The river which branches off at the Tareelaroi Weir was previously known as the Gwydir River or Meei River. The Geographical Names Board of New South Wales officially named Mehi as the 160 km tributary of the Gwydir River in 1975 ending years of confusion over the naming of this section.

In 1889 a timber bridge was erected over the Mehi River at Moree. Another bridge was built over Mehi River, Moree in April 1960. A bridge over the Mehi River, west of Moree, was completed in December 1995. A total of four bridges cross the Mehi River in Moree; two of these bridges are low-level and subject to flooding.

The area adjoining the river has numerous attractive riverside parks, golf links and reserves. The Mehi River jetty at Moree is a popular spot for water sports.

During 2008 plans were drawn up to install a fish passage at Moree which will open up a 300 km "freeway" for native fish between Copeton Dam and Collarenebri. The Barwon River-Gwydir Catchment Management Authority has provided $175,000 to Moree Plains Shire Council to install a fish passage at the Moree Town Weir. The Mehi River and the Carole and Gil Gil creeks have been channelised to assist with delivery of water to the irrigation industry.

Native fish that are found in the Gwydir-Mehi river system include bony bream, Murray cod, spangled perch, golden perch, which are often known as yellowbelly and eel-tailed catfish.

===Flooding===
Moree has been flooded regularly over the years by the Mehi River. Recent major flooding reached a peak of 10.21 m, on 27 November 2011, on the Moree gauge, the 4th highest flood in the history of Moree.
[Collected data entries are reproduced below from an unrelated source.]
Context: an optimization exercise on an open-source flow, tuned for small area and a short achievable clock period. The choices shown serve that exercise and are no tape-out recipe.
No functional check of the RTL was part of any run shown here.
No activity file was given, so power comes from the tool's default toggle rates.

## flow/design.v (module list and top-level ports; edited modules follow where they fit)
// module APB_Square: 1504 lines
// module apb_fa: 4 lines
// module apb_ha: 4 lines
// module apb_sel: 3 lines
// module apb_benc: 4 lines
// module apb_xnor: 3 lines
// module apb_xor: 3 lines
module APB_Square
(
    input wire PWRITE,
    input wire PCLK,
    input wire PSEL,
    input wire [31:0] PADDR,
    input wire [31:0] PWDATA,
    output reg [31:0] PRDATA,
    input wire PENABLE,
    output reg PREADY,
    input PRESET
);
  // ...
==> flow/flow/run.sh <==
#!/bin/bash
# The standard layout (standard.sh), in two calls: synthesis, floorplan and placement
# with no setup margin, then clock tree, routing and finish with the repair aiming 5 ns
# below the clock period. buffer_ports uses the smallest buffer cell.
set -euo pipefail
export BUFFER_PORTS_ARGS="-buffer_cell sky130_fd_sc_hd__buf_1"
bash standard.sh synth floorplan place > standard_1.log 2>&1
export SETUP_SLACK_MARGIN=5
bash standard.sh > standard_2.log 2>&1
==> flow/standard.sh <==
#!/bin/bash
# synth_recipe.tcl (not shown) runs the flow's synth.tcl, then flattens the netlist and writes it again
# the make line also repeats each setting of config.mk as NAME=value (left out here)
make -C /OpenROAD-flow-scripts/flow DESIGN_CONFIG=/design/flow/config.mk WORK_HOME=/design/flow/orfs CLKGATE_MAP_FILE= SYNTH_SCRIPT=/design/flow/synth_recipe.tcl "${@:-finish}"
==> flow/config.mk <==
export PLATFORM = sky130hd
export DESIGN_NAME = APB_Square
export DESIGN_NICKNAME = APB_Square
export VERILOG_FILES = /design/flow/design.v
export SDC_FILE = /design/flow/constraint.sdc
export NUM_CORES = 4
export LEC_CHECK = 0
export CAP_MARGIN = 20
export CORE_MARGIN = 2
export CORE_UTILIZATION = 50
export SLEW_MARGIN = 20
export SYNTH_HIERARCHICAL = 1
==> flow/constraint.sdc <==
create_clock -name core_clock -period 8.5 [get_ports {PCLK}]
set_input_delay 1.7000 -clock core_clock [delete_from_list [all_inputs] [get_ports {PCLK}]]
set_output_delay 1.7000 -clock core_clock [all_outputs]
set_load 0.01 [all_outputs]
==> summary.md, run 1 <==
| Metric | Value |
|---|---|
| Register area | `3690 um2` |
| Power Sequential | `roughly 840 uW` |
| Largest net degree at the start of global routing | `just under 90` |
| Initial drt markers | `between 2000 and 2500` |
| Endpoints failing setup | `0` |
| Gp weighted congestion | `roughly 0.96` |
| Cell total after placement | `2326` |
| Worst Hold Depth | `1` |
| Setup CP Type | `reg -> reg` |
| Total global routing overflow | `0` |
| Routed WL per cell | `~25 um` |
| Critical Path AT | `around 3.8 ns` |
| Reg2Reg Depth | `8` |
| Hold_sp | `PREADY` |
| Crit-path max FO | `12` |
| Area after DPL | `18000 um2` |
| Status | `finished clean` |
| Starting Density | `between 50 and 60%` |
| Largest Register | `cs_r` |
| Non-clk buf share | `approximately 7.6%` |
| Compound-Gate Fraction of Synth Area | `approximately 20%` |
| Clock root buffer | `clkbuf_16` |
| Pint | `1320 uW` |
| Setup slack after layout | `around 5 ns` |
| Switching pwr | `between 400 and 500 uW` |
==> inputs of run 2 (changes only) <==
==> flow/flow/run.sh (replaced) <==
#!/bin/bash
# The standard layout (standard.sh), in two calls: synthesis, floorplan and placement
# with no setup margin, then clock tree, routing and finish with the repair aiming 4.75 ns
# below the clock period. buffer_ports uses the smallest buffer cell.
set -euo pipefail
export BUFFER_PORTS_ARGS="-buffer_cell sky130_fd_sc_hd__buf_1"
bash standard.sh synth floorplan place > standard_1.log 2>&1
export SETUP_SLACK_MARGIN=4.75
bash standard.sh > standard_2.log 2>&1
==> run 2 against run 1 <==
Effect of this change: register-to-register slack worse by 0.26 ns; global-route usage down 0.20 points; die area unchanged; sequential power increased by 0.5%; utilization shrank 2.4 points; critical endpoint unchanged; highest routed layer unchanged.
==> summary.md, run 2 <==
| Metric | Value |
|---|---|
| Status | `finished clean (unchanged)` |
| Most common cell in the netlist | `xnor2_1 (unchanged)` |
| CTS H-tree depth | `4 (unchanged)` |
| Highest routed layer | `met4 (unchanged)` |
| Crit start category | `register (unchanged)` |
| Mean Syn Cell Area | `9.55 um2 (unchanged)` |
| CTS tree | `built (unchanged)` |
| Initial antenna violation count | `0 (unchanged)` |
| Synth unique cells | `65 (unchanged)` |
| Mapped Cells | `1772 (unchanged)` |
| Most common flop cell mapped by yosys | `dfxtp_1 (unchanged)` |
| Vias in the first global route | `14684 (was 14872)` |
| Share of cells above drive strength 1 | `8.88% (was 12.9%)` |
| Clock root buffer | `clkbuf_16 (unchanged)` |
| Drt pass-1 iters | `8 (was 6)` |
| Number of synthesized flops with an enable pin | `0 (unchanged)` |
| DIE HEIGHT | `188 um (unchanged)` |
| Setup TNS | `0 ns (unchanged)` |
| Number of nets in the layout | `2238 (was 2283)` |
| Port bufs | `101 (unchanged)` |
| Clock transition at path regs | `0.08 ns (about the same)` |
| Routed WL per cell | `24.8 um (was 25.2 um)` |
| Hold_sp | `PREADY (unchanged)` |
| Final Hold Viols | `0 (unchanged)` |
| Hold_buf cts | `0 (unchanged)` |
| Met3 wire length | `5.28 mm (was 5.69 mm)` |
| Final slew viol count | `0 (unchanged)` |
| # diodes | `0 (unchanged)` |
| Area delta synth->final | `13.7% (was 18.4%)` |
| Most frequent cells in the layout | `xnor2_1, o22ai_1, fa_1, dfxtp_1, nand2_1 (was xnor2_1, o22ai_1, fa_1, nand2_1, dfxtp_1)` |
| Crit end category | `register (unchanged)` |
| #FFs+latches synth | `181 (unchanged)` |
| Slew headroom | `32.2% (was 37.2%)` |
| F_max | `267 MHz (was 287 MHz)` |
| DRC | `0 (unchanged)` |
| Final period util | `44.0% (was 41.0%)` |
| Leak | `0.00714 uW (was 0.00743 uW)` |
| M1 WL | `23.7 mm (was 24.3 mm)` |
| Fin crit period | `3.74 ns (was 3.48 ns)` |
| Mapped Area | `16900 um2 (unchanged)` |
| Share of the synthesized area in the top cell type | `23.3% (unchanged)` |
| Largest net degree at the start of global routing | `88 (unchanged)` |
| Dpl hpwl | `44.0 mm (unchanged)` |
| Clk Latency, worst-skew pair | `0.46 ns (about the same)` |
| Max FFs per register | `83 (unchanged)` |
| Cell taking the most area after synthesis | `fa_1 (unchanged)` |
| Slowest cell on crit path | `xnor2_1 (was fa_1)` |
| Initial drt markers | `1856 (was 2052)` |
| Worst R2R Start | `b[10] (was b[9])` |
| Gp weighted congestion | `0.965 (unchanged)` |
| First-pass GRT wire length | `89.3 mm (was 89.8 mm)` |
| Required time of the worst setup path | `8.83 ns (about the same)` |
| Total core area | `33400 um2 (unchanged)` |
| Seq/Total Area, Yosys | `21.4% (unchanged)` |
| Async SR Flop Fraction | `0% (unchanged)` |
| Hold Path Class | `reg -> reg (unchanged)` |
| Hold WS | `0.462 ns (was 0.460 ns)` |
| Die ar. | `35300 um2 (unchanged)` |
| Commonest non-fill, non-tap cell in the layout | `xnor2_1 (unchanged)` |
| Synth top area cells | `fa_1, dfxtp_1, xnor2_1 (unchanged)` |
| Via count | `15015 (was 15465)` |
| I/O pins | `102 (unchanged)` |
| Util after Layout | `57.5% (was 59.9%)` |
| Buf/Inv on CP | `0 (was 1)` |
| RSZ-0062 raised after global routing | `true (unchanged)` |
| Most common cell on crit path | `fa_1 (unchanged)` |
| Total wire length | `59.1 mm (was 61.2 mm)` |
| Crit-path max FO | `11 (was 12)` |
| DIE WIDTH | `188 um (unchanged)` |
| Crit path cell chain | `xnor2_1 > o22ai_1 > fa_1 > fa_1 > fa_1 > fa_1 (was a21boi_1 > buf_6 > xnor2_1 > o22ai_1 > fa_1 > fa_1 > fa_1 > fa_1)` |
| All-Layer GR Usage | `33.7% (was 33.8%)` |
| Met2 Wirelength | `26.9 mm (was 27.9 mm)` |
| Row Count | `67 (unchanged)` |
| Critical Path AT | `4.07 ns (was 3.81 ns)` |
| Post-route clock skew | `0.0185 ns (was 0.0167 ns)` |
| Largest Register | `cs_r (unchanged)` |
| Synth cell count leaders | `xnor2_1, o22ai_1, fa_1, dfxtp_1, nand2_1 (unchanged)` |
| Via-to-Cell Ratio | `6.29 (was 6.36)` |
| Crit path max-delay family | `adder cells (unchanged)` |
| Total global routing overflow | `0 (unchanged)` |
| Max-cap viol count | `0 (unchanged)` |
| Slowest stage delay, CP | `0.82 ns (was 0.58 ns)` |
| Starting Density | `50.6% (unchanged)` |
| VDD IR max | `143 uV (was 140 uV)` |
| Clock sink total | `181 (unchanged)` |
| Endpoints failing setup | `0 (unchanged)` |
| # fillers | `2977 (was 2879)` |
| Post-route ant nets | `0 (unchanged)` |
| CTS buffer count | `17 (unchanged)` |
| CTS Buffer Depth | `2 (unchanged)` |
| Setup CP Type | `reg -> reg (unchanged)` |
| PwrDens | `91.6 nW/um2 (was 87.9 nW/um2)` |
| Worst-margin pin slew | `1.02 ns (was 0.943 ns)` |
| Power, Total | `1760 uW (about the same)` |
| Yosys Warn Count | `7 (unchanged)` |
| Crit. Startpoint | `b[10] (was b[9])` |
[run 2: worst paths after layout]
kind	end	slack, ns	cells past startpoint
setup / recovery	cs_r[78]	4.76	6
hold / removal	PREADY	0.46	1
setup reg to reg	cs_r[78]	4.76	6
hold reg to reg	PREADY	0.46	1
[run 2: cell type report]
cell class	count	area, um2	area share, %
clock buffers	18	439	2.28
clock inverters	14	200	1.04
well taps	448	561	2.91
flip-flops and latches	181	3650	19.0
repair buffers	177	1050	5.44
multi-input cells	1536	13300	69.1
inverters	12	45.0	0.234
[run 2: Yosys stat by module, one instance, submodules excluded]
| module | area, um2 | cells inside | times used |
|---|---|---|---|
| APB_Square | 7730 | 881 | 1 |
| apb_benc | 25.0 | 4 | 24 |
| apb_fa | 20.0 | 1 | 196 |
| apb_ha | 12.5 | 1 | 17 |
| apb_xnor | 8.76 | 1 | 296 |
| apb_xor | 8.76 | 1 | 30 |
| apb_sel | 6.26 | 1 | 256 |
[run 2: report_power, final]
| group | leakage, uW | switching [uW] | internal (uW) |
|---|---|---|---|
| sequential | 0.00147 | 0.563 | 846 |
| combinational | 0.00536 | 29.3 | 13.6 |
| clock | 0.000314 | 410 | 463 |
| total | 0.00714 | 440 | 1320 |
[run 2: what timing repair did]
item,4_1_cts,5_1_grt
resized for setup,36,28
pin swaps,0,1
endpoints found under the hold margin,0,0
buffers inserted,18,10
setup endpoints to repair,92,100
[run 2: kinds of logic (layout without fill, tap and decap cells)]
group | after synthesis | count (layout) | synth area share, %
AOI/OAI and AO/OA | 550 | 550 | 20.3
buffers and inverters | 62 | 221 | 1.85
muxes | 26 | 26 | 1.55
xor gates and xnor gates | 343 | 343 | 17.7
and+or+nand+nor | 365 | 365 | 10.4
DFF | 181 | 181 | 21.4
other | 1 | 8 | 0.0222
adders and majority gates | 244 | 244 | 26.8
[run 2: routing by layer]
| layer | track usage, % | vias to the layer above |
|---|---|---|
| met5 | 0 | - |
| met4 | 16.5 | 0 |
| met3 | 6.79 | 152 |
| met2 | 52.6 | 863 |
| met1 | 44.6 | 7250 |
| li1 | - | 6750 |
[run 2: stage by stage]
stage | instances | worst slack, ns | instance area [um2]
2_1_floorplan | 1779 | 3.71 | 17000
3_3_place_gp | 2326 | 4.16 | 18000
3_5_place_dp | 2326 | 4.17 | 18000
4_1_cts | 2376 | 4.70 | 19000
5_1_grt | 2386 | 4.73 | 19200
6_report | 2386 | 4.76 | 19200

[what the ideal ports hide]
No port has a modelled driver above. Below, the same layouts with a new extraction and two added sets of constraints. Step 1 assumes that a clkbuf_16 drives the clock port and a buf_2 every other input. Step 2 adds t to the input delays and takes it off the output delays; t is the mean of the earliest and latest rising clock arrival at the registers after step 1. Input paths then give back, and output paths get back, about the clock's delay inside the block. Slacks: ideal / step 1 / step 2; pairs: ideal / step 1.
run	t (ns)	slack for setup (ns)	slew at the worst register clock pin (ns)
run 1	0.506	5.017 / 5.017 / 4.601	0.08 / 0.08
run 2	0.511	4.756 / 4.756 / 4.468	0.08 / 0.08
After both steps setup and hold are still met in every run listed. For run 1, which loses most, drivers alone change the setup slack by 0.000 ns; drivers and shift together by -0.416 ns.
The highest ever flood was in February 1955 where the Mehi River reached a peak of 10.85 m which left 800 buildings in northern Moree with flooding above floor level. The Gwydir Highway, too is subject to flooding of the Gwydir and Mehi Rivers (the highway is actually on an island in the middle of these two rivers near Collarenebri). Moree can also become isolated by road and rail when floods are high enough. Such was the case in the February 1971 floods when Moree was isolated for two weeks. Vast agricultural areas in the Mehi River floodplain become flooded in large floods. Some areas remained underwater for days, and in some cases, as long as a couple of weeks costing farmers thousands of dollars in ruined crops.